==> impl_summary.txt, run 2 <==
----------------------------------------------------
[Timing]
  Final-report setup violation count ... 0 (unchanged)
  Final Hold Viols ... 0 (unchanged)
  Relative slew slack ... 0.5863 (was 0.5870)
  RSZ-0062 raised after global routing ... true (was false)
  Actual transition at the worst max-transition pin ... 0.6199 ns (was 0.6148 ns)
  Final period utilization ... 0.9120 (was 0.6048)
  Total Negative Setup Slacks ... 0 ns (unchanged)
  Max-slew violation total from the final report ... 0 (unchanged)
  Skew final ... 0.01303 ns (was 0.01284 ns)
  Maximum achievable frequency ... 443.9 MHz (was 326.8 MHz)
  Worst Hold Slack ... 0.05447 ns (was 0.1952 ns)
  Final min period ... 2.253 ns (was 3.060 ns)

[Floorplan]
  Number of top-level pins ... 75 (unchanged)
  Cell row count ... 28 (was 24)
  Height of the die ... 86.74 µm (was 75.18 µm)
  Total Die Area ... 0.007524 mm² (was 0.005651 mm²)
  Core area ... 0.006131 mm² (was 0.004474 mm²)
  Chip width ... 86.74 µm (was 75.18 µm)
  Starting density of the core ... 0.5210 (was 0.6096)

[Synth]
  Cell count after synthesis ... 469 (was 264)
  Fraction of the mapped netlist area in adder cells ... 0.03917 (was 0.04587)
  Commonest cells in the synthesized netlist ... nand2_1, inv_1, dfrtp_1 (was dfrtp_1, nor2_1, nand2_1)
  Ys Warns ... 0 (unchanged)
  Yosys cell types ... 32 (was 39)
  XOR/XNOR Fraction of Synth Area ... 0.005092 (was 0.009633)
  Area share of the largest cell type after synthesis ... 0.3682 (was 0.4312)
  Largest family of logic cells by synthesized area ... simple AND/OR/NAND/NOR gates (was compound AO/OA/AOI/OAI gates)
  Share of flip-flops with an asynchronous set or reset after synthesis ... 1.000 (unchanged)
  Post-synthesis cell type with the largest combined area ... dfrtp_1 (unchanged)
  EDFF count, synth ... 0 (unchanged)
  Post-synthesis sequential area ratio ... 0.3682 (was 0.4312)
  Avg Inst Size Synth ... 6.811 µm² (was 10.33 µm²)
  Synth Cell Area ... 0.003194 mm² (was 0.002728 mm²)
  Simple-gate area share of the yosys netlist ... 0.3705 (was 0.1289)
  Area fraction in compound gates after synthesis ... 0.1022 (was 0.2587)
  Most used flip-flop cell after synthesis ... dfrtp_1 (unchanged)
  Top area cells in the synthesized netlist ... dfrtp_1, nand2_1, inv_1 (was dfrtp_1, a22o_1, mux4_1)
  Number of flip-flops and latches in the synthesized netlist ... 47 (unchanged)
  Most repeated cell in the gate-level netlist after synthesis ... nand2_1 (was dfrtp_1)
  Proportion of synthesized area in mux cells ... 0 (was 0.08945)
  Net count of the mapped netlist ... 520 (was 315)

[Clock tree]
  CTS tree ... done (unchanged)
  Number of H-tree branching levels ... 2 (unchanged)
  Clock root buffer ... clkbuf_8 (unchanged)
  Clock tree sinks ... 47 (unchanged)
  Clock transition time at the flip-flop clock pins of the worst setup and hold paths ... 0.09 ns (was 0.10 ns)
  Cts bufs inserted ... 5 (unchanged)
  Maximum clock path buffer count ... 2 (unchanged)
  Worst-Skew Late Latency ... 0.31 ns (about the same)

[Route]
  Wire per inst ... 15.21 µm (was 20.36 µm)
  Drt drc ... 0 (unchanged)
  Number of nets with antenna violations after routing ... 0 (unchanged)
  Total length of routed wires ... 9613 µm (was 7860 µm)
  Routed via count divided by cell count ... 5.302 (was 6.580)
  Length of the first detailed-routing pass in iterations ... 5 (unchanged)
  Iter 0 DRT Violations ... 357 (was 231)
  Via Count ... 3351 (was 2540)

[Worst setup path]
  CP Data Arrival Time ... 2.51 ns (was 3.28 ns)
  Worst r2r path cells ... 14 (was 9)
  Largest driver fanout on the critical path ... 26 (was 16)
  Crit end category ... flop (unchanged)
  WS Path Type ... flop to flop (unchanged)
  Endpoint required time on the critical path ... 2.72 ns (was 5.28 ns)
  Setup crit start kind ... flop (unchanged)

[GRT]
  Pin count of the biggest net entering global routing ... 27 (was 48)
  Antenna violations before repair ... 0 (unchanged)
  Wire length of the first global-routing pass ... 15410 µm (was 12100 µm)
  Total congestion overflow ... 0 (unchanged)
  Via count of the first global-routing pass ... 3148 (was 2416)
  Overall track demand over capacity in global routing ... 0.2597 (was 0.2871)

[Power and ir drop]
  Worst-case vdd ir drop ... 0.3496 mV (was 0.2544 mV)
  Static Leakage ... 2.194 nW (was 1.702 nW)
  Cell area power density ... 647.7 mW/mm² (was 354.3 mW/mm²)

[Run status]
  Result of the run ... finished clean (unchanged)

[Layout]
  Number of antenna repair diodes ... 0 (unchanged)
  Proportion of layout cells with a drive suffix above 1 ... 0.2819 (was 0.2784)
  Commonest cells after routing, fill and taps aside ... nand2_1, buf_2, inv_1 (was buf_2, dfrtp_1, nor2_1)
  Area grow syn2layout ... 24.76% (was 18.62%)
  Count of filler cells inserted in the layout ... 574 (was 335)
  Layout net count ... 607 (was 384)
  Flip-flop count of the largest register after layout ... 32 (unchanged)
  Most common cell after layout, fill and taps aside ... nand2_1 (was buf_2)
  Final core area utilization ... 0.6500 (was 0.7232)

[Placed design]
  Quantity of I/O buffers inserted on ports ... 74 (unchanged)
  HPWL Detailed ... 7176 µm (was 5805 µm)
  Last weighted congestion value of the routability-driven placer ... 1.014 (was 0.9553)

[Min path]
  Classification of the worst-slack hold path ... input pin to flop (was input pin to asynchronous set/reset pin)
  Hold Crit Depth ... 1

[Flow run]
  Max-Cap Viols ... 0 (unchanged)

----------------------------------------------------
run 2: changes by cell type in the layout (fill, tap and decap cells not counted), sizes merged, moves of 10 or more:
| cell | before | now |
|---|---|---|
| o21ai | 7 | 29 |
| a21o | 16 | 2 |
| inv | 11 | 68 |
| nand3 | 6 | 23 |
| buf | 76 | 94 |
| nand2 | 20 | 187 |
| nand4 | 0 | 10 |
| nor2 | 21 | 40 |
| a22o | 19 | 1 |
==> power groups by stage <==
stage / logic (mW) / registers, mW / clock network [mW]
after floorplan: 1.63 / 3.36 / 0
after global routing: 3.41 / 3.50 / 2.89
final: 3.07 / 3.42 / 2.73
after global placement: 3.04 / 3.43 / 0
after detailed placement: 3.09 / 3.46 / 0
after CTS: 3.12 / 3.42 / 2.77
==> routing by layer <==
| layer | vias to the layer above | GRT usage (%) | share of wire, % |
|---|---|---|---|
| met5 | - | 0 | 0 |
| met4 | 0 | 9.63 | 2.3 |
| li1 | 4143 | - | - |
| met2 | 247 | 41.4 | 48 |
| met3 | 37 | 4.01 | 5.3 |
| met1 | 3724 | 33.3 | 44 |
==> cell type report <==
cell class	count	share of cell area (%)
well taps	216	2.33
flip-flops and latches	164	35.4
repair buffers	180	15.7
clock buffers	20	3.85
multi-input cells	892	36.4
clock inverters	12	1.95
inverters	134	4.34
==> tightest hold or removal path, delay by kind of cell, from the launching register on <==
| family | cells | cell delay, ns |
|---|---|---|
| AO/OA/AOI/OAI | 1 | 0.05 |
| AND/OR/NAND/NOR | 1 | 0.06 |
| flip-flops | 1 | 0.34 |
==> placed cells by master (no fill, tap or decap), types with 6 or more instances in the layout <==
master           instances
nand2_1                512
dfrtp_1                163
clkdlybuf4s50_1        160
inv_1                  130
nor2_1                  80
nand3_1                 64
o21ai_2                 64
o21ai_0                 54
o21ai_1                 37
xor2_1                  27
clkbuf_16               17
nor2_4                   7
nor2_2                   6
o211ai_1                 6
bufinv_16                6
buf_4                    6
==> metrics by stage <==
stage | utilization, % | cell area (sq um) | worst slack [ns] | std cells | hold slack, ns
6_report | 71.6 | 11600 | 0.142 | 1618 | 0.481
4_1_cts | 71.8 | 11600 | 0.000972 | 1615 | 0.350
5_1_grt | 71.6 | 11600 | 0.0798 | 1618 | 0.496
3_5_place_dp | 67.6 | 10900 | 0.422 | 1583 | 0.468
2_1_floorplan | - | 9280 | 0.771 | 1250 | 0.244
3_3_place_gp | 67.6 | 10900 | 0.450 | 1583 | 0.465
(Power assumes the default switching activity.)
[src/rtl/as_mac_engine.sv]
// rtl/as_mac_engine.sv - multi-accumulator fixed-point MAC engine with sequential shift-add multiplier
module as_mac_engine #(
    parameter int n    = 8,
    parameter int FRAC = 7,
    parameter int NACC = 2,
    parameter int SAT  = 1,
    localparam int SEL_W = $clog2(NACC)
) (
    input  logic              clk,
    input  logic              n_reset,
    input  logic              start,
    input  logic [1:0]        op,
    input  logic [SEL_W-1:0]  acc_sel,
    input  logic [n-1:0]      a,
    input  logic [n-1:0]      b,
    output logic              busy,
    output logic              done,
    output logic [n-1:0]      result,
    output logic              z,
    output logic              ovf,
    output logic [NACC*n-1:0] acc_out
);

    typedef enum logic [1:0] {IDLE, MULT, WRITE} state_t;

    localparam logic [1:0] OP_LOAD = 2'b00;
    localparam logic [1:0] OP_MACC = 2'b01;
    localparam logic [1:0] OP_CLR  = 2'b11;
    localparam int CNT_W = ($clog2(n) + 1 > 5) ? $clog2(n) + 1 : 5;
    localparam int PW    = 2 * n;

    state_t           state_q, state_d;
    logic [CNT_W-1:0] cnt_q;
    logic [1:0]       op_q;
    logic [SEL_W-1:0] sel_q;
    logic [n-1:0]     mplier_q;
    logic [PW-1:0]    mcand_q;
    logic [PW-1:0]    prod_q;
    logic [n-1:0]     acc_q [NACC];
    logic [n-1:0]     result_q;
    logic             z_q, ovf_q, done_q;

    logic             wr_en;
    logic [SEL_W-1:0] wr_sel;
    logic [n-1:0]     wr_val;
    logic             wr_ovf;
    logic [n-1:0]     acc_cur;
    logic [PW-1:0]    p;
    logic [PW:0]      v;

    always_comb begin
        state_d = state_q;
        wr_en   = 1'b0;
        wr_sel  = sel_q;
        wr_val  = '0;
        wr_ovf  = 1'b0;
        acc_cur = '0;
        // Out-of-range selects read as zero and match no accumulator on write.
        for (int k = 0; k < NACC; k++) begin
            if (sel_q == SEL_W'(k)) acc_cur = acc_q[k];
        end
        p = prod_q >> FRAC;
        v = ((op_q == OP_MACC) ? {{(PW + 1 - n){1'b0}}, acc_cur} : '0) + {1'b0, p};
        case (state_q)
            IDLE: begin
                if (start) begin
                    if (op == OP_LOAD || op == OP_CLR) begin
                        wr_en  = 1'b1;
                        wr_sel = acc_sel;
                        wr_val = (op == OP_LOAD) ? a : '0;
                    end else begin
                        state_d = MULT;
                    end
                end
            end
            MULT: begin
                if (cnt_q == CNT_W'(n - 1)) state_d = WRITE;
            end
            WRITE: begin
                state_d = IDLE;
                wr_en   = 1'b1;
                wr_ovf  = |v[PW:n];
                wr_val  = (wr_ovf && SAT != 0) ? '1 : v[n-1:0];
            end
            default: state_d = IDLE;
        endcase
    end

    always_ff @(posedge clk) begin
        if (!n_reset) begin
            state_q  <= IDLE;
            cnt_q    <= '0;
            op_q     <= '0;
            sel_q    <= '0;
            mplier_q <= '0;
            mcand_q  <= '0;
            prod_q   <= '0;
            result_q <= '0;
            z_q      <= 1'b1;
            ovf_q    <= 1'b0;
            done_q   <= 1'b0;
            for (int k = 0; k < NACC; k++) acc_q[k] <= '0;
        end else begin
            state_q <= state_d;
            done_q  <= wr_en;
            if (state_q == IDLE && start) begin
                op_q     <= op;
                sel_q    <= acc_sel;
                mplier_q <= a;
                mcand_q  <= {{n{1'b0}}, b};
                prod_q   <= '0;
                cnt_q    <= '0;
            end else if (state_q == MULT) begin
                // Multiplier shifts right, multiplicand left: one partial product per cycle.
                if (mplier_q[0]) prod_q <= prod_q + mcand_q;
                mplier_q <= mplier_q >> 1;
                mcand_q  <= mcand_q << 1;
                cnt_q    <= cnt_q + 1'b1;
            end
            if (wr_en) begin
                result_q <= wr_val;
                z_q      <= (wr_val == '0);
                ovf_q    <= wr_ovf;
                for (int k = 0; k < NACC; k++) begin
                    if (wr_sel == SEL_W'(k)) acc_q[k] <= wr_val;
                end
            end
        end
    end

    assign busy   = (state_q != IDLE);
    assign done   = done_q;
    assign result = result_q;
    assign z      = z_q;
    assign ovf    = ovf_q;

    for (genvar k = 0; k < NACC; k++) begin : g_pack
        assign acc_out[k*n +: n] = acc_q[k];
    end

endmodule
++++++++++
What to work on:
With the first line of the material as the start and the line containing "RSZ-0062 raised after" as the end, repeat that span exactly and add nothing.

Solved problem:
==> impl_summary.txt, run 2 <==
----------------------------------------------------
[Timing]
  Final-report setup violation count ... 0 (unchanged)
  Final Hold Viols ... 0 (unchanged)
  Relative slew slack ... 0.5863 (was 0.5870)
  RSZ-0062 raised after global routing ... true (was false)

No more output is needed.